Vítimas do desastre de 2011 explicam que a reconstrução das cidades ainda está em processo

Tsunami no porto de Yuriage

Tsunami no porto de Yuriage

Matsumoto é corretor imobiliário e empresário e vivia em Yuriage com os pais e avós. No momento do terremoto, seus pais estavam em outra cidade, mas Yasuhiro estava com os avós, na casa que estava a apenas 700 metros da costa. Ele contou, em entrevista à Made in Japan, que no momento em que a água começou a invadir a cidade, eles correram para o segundo andar. “Pensei que fosse morrer. Naquele momento, pude ver as outras casas da vizinhança sendo arrastadas. Fiquei com medo naquele momento, porque se a minha casa fosse arrastada, eu poderia morrer também”, disse.

Ele trouxe algumas fotos da região para mostrar que em toda a vizinhança, apenas dez construções conseguiram suportar o impacto. Por sorte, a sua casa foi uma delas, mas todo o resto foi destruído pela força da água e do terremoto. “Toda essa região (disse ao apontar para a foto) era ocupada por casas e tudo se foi”, revela. As casas que foram arrastadas começaram a pegar fogo e, mesmo duas horas depois, quando o fluxo de água já tinha estabilizado, a cidade continuava alagada.

A cidade tinha cerca de cinco mil habitantes e pelo menos 800 pessoas morreram. “Muitas foram pegas de surpresa”, lembra Matsumoto ao explicar que o alarme da cidade não foi acionado porque o prédio onde o botão estava danificado por causa do tremor.

Apesar de ter visto, pela primeira vez, um desastre desta proporção, o empresário defende a reconstrução da cidade e diz que voltaria para Yuriage. O retorno à cidade divide opiniões e tem pessoas que sequer querem voltar a viver perto do mar.
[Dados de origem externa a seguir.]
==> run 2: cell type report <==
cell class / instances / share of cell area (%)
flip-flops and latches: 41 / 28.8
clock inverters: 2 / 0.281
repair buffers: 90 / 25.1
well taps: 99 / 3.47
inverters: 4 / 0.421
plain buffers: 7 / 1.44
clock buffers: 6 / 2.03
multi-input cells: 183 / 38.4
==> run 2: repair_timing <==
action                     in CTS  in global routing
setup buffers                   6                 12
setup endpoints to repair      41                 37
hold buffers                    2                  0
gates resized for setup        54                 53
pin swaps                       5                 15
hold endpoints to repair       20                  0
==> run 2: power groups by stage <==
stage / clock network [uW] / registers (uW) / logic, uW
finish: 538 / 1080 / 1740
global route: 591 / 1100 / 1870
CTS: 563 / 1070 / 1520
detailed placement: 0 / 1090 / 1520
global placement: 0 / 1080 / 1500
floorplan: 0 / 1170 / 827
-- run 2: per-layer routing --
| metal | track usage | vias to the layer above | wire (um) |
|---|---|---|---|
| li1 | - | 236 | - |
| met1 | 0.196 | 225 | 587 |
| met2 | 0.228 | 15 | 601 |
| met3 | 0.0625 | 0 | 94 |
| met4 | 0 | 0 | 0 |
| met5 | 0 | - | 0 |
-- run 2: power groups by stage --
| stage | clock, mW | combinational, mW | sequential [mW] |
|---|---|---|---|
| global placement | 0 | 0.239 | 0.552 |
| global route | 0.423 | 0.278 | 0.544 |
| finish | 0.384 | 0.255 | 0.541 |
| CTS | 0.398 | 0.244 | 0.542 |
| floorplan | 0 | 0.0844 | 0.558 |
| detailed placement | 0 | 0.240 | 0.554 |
--- config.mk ---
export PLATFORM = sky130hd
export DESIGN_NAME = core_seq_ctrl_flat
export DESIGN_NICKNAME = d
export VERILOG_FILES = /design/src/rtl/core_seq_ctrl_if.sv /design/src/rtl/core_seq_ctrl.sv /design/src/flat_wrapper.sv
export SDC_FILE = /design/constraint.sdc
export NUM_CORES = 1
export LEC_CHECK = 0
export CORE_AREA = 2 2 158 160
export DETAILED_ROUTE_END_ITERATION = 8
export DIE_AREA = 0 0 160 162
export DONT_BUFFER_PORTS = 1
export GPL_TIMING_DRIVEN = 0
export PLACE_DENSITY = 0.49
export REMOVE_ABC_BUFFERS = 1
export SYNTH_ARGS = -nofsm -noshare
export SYNTH_HDL_FRONTEND = slang
export SYNTH_SLANG_ARGS = --single-unit
--- constraint.sdc ---
create_clock -name clk_i -period 2.5 [get_ports clk_i]
set_input_delay 0.375 -clock clk_i [delete_from_list [all_inputs] [get_ports clk_i]]
set_output_delay 0.375 -clock clk_i [all_outputs]
set_load 0.01 [all_outputs]
[src/rtl/ddr3_traffic_master.sv]
`default_nettype none
// ============================================================================
// Module      : ddr3_traffic_master
// Description : Self-test initiator for the DDR3 controller user interface.
//               Writes NUM_WORDS words of an address-derived pattern, reads
//               them back with a bounded number of reads in flight, drains
//               the return FIFO and checks every returned address/data pair.
//               Optional watchdog enabled by defining DDR3_MASTER_TIMEOUT_EN.
// Revision    : 1.0 - initial release
// ============================================================================
module ddr3_traffic_master #(
    parameter int          NUM_WORDS       = 64,
    parameter logic [25:0] BASE_ADDR       = 26'h0,
    parameter logic [15:0] SEED            = 16'hA5C3,
    parameter logic [1:0]  SZ_VAL          = 2'b00,
    parameter logic [2:0]  OP_VAL          = 3'b000,
    parameter int          MAX_OUTSTANDING = 16,
    parameter int          TIMEOUT_CYCLES  = 4096
) (
    input  logic        clk,
    input  logic        reset,
    input  logic        start,
    input  logic        ctrl_ready,
    input  logic        notfull,
    output logic [2:0]  cmd,
    output logic [25:0] addr,
    output logic [1:0]  sz,
    output logic [2:0]  op,
    output logic [15:0] din,
    output logic        read,
    input  logic        validout,
    input  logic [25:0] raddr,
    input  logic [15:0] dout,
    output logic        busy,
    output logic        done,
    output logic        pass,
    output logic [15:0] err_count,
    output logic [25:0] first_err_addr,
    output logic        timeout
);

    localparam logic [2:0]  c_CMD_NOP   = 3'b000;
    localparam logic [2:0]  c_CMD_SCR   = 3'b001;
    localparam logic [2:0]  c_CMD_SCW   = 3'b010;
    localparam logic [12:0] c_NUM_WORDS = 13'(NUM_WORDS);
    localparam logic [5:0]  c_MAX_OUT   = 6'(MAX_OUTSTANDING);

    typedef enum logic [2:0] {
        S_IDLE     = 3'd0,
        S_WAIT_RDY = 3'd1,
        S_WRITE    = 3'd2,
        S_READ     = 3'd3,
        S_DRAIN    = 3'd4,
        S_DONE     = 3'd5
    } state_t;

    state_t      r_state;
    state_t      w_state_next;

    logic [2:0]  r_cmd;
    logic [25:0] r_addr;
    logic [15:0] r_din;
    logic        r_read;
    logic [12:0] r_wr_idx;          // SCW commands placed on the bus
    logic [12:0] r_rd_idx;          // SCR commands placed on the bus
    logic [12:0] r_ret_idx;         // valid returns consumed
    logic [5:0]  r_outstanding;     // SCR accepted but not yet returned
    logic [15:0] r_err_count;
    logic [25:0] r_first_err_addr;

    logic        w_busy;
    logic        w_start_ok;
    logic        w_accept;
    logic        w_scr_acc;
    logic        w_bus_free;
    logic        w_pop_err;
    logic        w_pop_ok;
    logic        w_mismatch;
    logic        w_wdog_fire;
    logic        w_timeout;
    logic [5:0]  w_out_next;
    logic [25:0] w_wr_addr;
    logic [25:0] w_rd_addr;
    logic [25:0] w_exp_addr;

    assign w_busy     = (r_state == S_WAIT_RDY) || (r_state == S_WRITE) ||
                        (r_state == S_READ)     || (r_state == S_DRAIN);
    assign w_start_ok = start && ((r_state == S_IDLE) || (r_state == S_DONE));

    // The controller's put is combinational on cmd & notfull.
    assign w_accept   = (r_cmd != c_CMD_NOP) && notfull;
    assign w_scr_acc  = w_accept && (r_cmd == c_CMD_SCR);
    // A new command may be loaded only when nothing un-accepted is on the bus.
    assign w_bus_free = (r_cmd == c_CMD_NOP) || notfull;

    // A pop happens in the cycle read is high; with nothing outstanding it is bogus.
    assign w_pop_err  = r_read && (r_outstanding == 6'd0);
    assign w_pop_ok   = r_read && !w_pop_err;

    // Occupancy after this cycle's accept/pop; gates issuing the next SCR.
    assign w_out_next = r_outstanding + {5'd0, w_scr_acc} - {5'd0, w_pop_ok};

    // 26-bit modulo address arithmetic.
    assign w_wr_addr  = BASE_ADDR + 26'(r_wr_idx);
    assign w_rd_addr  = BASE_ADDR + 26'(r_rd_idx);
    assign w_exp_addr = BASE_ADDR + 26'(r_ret_idx);

    assign w_mismatch = w_pop_err ||
                        (w_pop_ok && ((raddr != w_exp_addr) ||
                                      (dout != (w_exp_addr[15:0] ^ SEED))));

`ifdef DDR3_MASTER_TIMEOUT_EN
    localparam logic [15:0] c_WDOG_LAST = 16'(TIMEOUT_CYCLES - 1);

    logic [15:0] r_wdog;
    logic        r_timeout;

    assign w_wdog_fire = w_busy && !w_accept && !r_read && (r_wdog >= c_WDOG_LAST);
    assign w_timeout   = r_timeout;

    // Watchdog: restart on any accept or pop, count stalled cycles while busy.
    always_ff @(posedge clk) begin
        if (reset) begin
            r_wdog    <= 16'd0;
            r_timeout <= 1'b0;
        end else if (w_start_ok) begin
            r_wdog    <= 16'd0;
            r_timeout <= 1'b0;
        end else begin
            if (w_wdog_fire) begin
                r_timeout <= 1'b1;
            end
            if (!w_busy || w_accept || r_read) begin
                r_wdog <= 16'd0;
            end else begin
                r_wdog <= r_wdog + 16'd1;
            end
        end
    end
`else
    // No watchdog in this build: it never fires and TIMEOUT_CYCLES is inert.
    assign w_wdog_fire = (TIMEOUT_CYCLES < 0);
    assign w_timeout   = 1'b0;
`endif

    // State register.
    always_ff @(posedge clk) begin
        if (reset) begin
            r_state <= S_IDLE;
        end else begin
            r_state <= w_state_next;
        end
    end

    // Next-state logic; a watchdog expiry overrides every busy state.
    always_comb begin
        w_state_next = r_state;
        case (r_state)
            S_IDLE:     if (start) w_state_next = S_WAIT_RDY;
            S_WAIT_RDY: if (ctrl_ready) w_state_next = S_WRITE;
            S_WRITE:    if (w_accept && (r_wr_idx == c_NUM_WORDS)) w_state_next = S_READ;
            S_READ:     if (w_accept && (r_rd_idx == c_NUM_WORDS)) w_state_next = S_DRAIN;
            S_DRAIN:    if (r_ret_idx == c_NUM_WORDS) w_state_next = S_DONE;
            S_DONE:     if (start) w_state_next = S_WAIT_RDY;
            default:    w_state_next = S_IDLE;
        endcase
        if (w_wdog_fire) begin
            w_state_next = S_DONE;
        end
    end

    // Command bus: hold until accepted, then load the next SCW/SCR or NOP.
    always_ff @(posedge clk) begin
        if (reset) begin
            r_cmd    <= c_CMD_NOP;
            r_addr   <= 26'd0;
            r_din    <= 16'd0;
            r_wr_idx <= 13'd0;
            r_rd_idx <= 13'd0;
        end else if (w_start_ok) begin
            r_cmd    <= c_CMD_NOP;
            r_wr_idx <= 13'd0;
            r_rd_idx <= 13'd0;
        end else if (w_wdog_fire) begin
            r_cmd <= c_CMD_NOP;
        end else if (w_bus_free) begin
            r_cmd <= c_CMD_NOP;
            if ((r_state == S_WRITE) && (r_wr_idx != c_NUM_WORDS)) begin
                r_cmd    <= c_CMD_SCW;
                r_addr   <= w_wr_addr;
                r_din    <= w_wr_addr[15:0] ^ SEED;
                r_wr_idx <= r_wr_idx + 13'd1;
            end else if ((r_state == S_READ) && (r_rd_idx != c_NUM_WORDS) &&
                         (w_out_next < c_MAX_OUT)) begin
                r_cmd    <= c_CMD_SCR;
                r_addr   <= w_rd_addr;
                r_rd_idx <= r_rd_idx + 13'd1;
            end
        end
    end

    // Return path: pop at most every other cycle, check in order, track errors.
    always_ff @(posedge clk) begin
        if (reset) begin
            r_read           <= 1'b0;
            r_ret_idx        <= 13'd0;
            r_outstanding    <= 6'd0;
            r_err_count      <= 16'd0;
            r_first_err_addr <= 26'd0;
        end else if (w_start_ok) begin
            r_read           <= 1'b0;
            r_ret_idx        <= 13'd0;
            r_outstanding    <= 6'd0;
            r_err_count      <= 16'd0;
            r_first_err_addr <= 26'd0;
        end else begin
            r_read        <= ((r_state == S_READ) || (r_state == S_DRAIN)) &&
                             validout && !r_read && !w_wdog_fire;
            r_outstanding <= w_out_next;
            if (w_pop_ok) begin
                r_ret_idx <= r_ret_idx + 13'd1;
            end
            if (w_mismatch) begin
                if (r_err_count != 16'hFFFF) begin
                    r_err_count <= r_err_count + 16'd1;
                end
                if (r_err_count == 16'd0) begin
                    r_first_err_addr <= raddr;
                end
            end
        end
    end

    assign cmd            = r_cmd;
    assign addr           = r_addr;
    assign sz             = SZ_VAL;
    assign op             = OP_VAL;
    assign din            = r_din;
    assign read           = r_read;
    assign busy           = w_busy;
    assign done           = (r_state == S_DONE);
    assign pass           = (r_state == S_DONE) && (r_err_count == 16'd0) && !w_timeout;
    assign err_count      = r_err_count;
    assign first_err_addr = r_first_err_addr;
    assign timeout        = w_timeout;

endmodule
`default_nettype wire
Hoje, ele mora em um apartamento e os pais e avós moram em abrigos fornecidos pelo governo. Para Matsumoto, pelo menos metade dos moradores gostaria de voltar mas não consegue. “Essa divisão de pensamentos também acaba atrasando o processo de reconstrução das cidades”.

Destruição no centro comercial da cidade de Ishinomaki, em Miyagi

Destruição no centro comercial da cidade de Ishinomaki, em Miyagi


“Depois do terremoto, houve um intervalo de cerca de uma hora até que o tsunami invadisse a cidade. Para as pessoas que moravam na mesma região, mesmo que retornem, é possível voltar a viver com a tranquilidade. Mesmo que haja outro terremoto grande, há tempo suficiente para fugir, pois a vida é mais importante que bens materiais”, defende Matsumoto.

Yasuhiro Matsumoto veio para o Brasil a convite do Kenren (Federação das Associações de Províncias do Japão no Brasil) para compartilhar suas experiências como um dos sobreviventes do terremoto e tsunami que atingiram o Japão em março de 2011. Matsumoto veio acompanhado de mais duas vítimas, Kayoko Owada, de Iwate e Kazuhiro Amano, de Fukushima.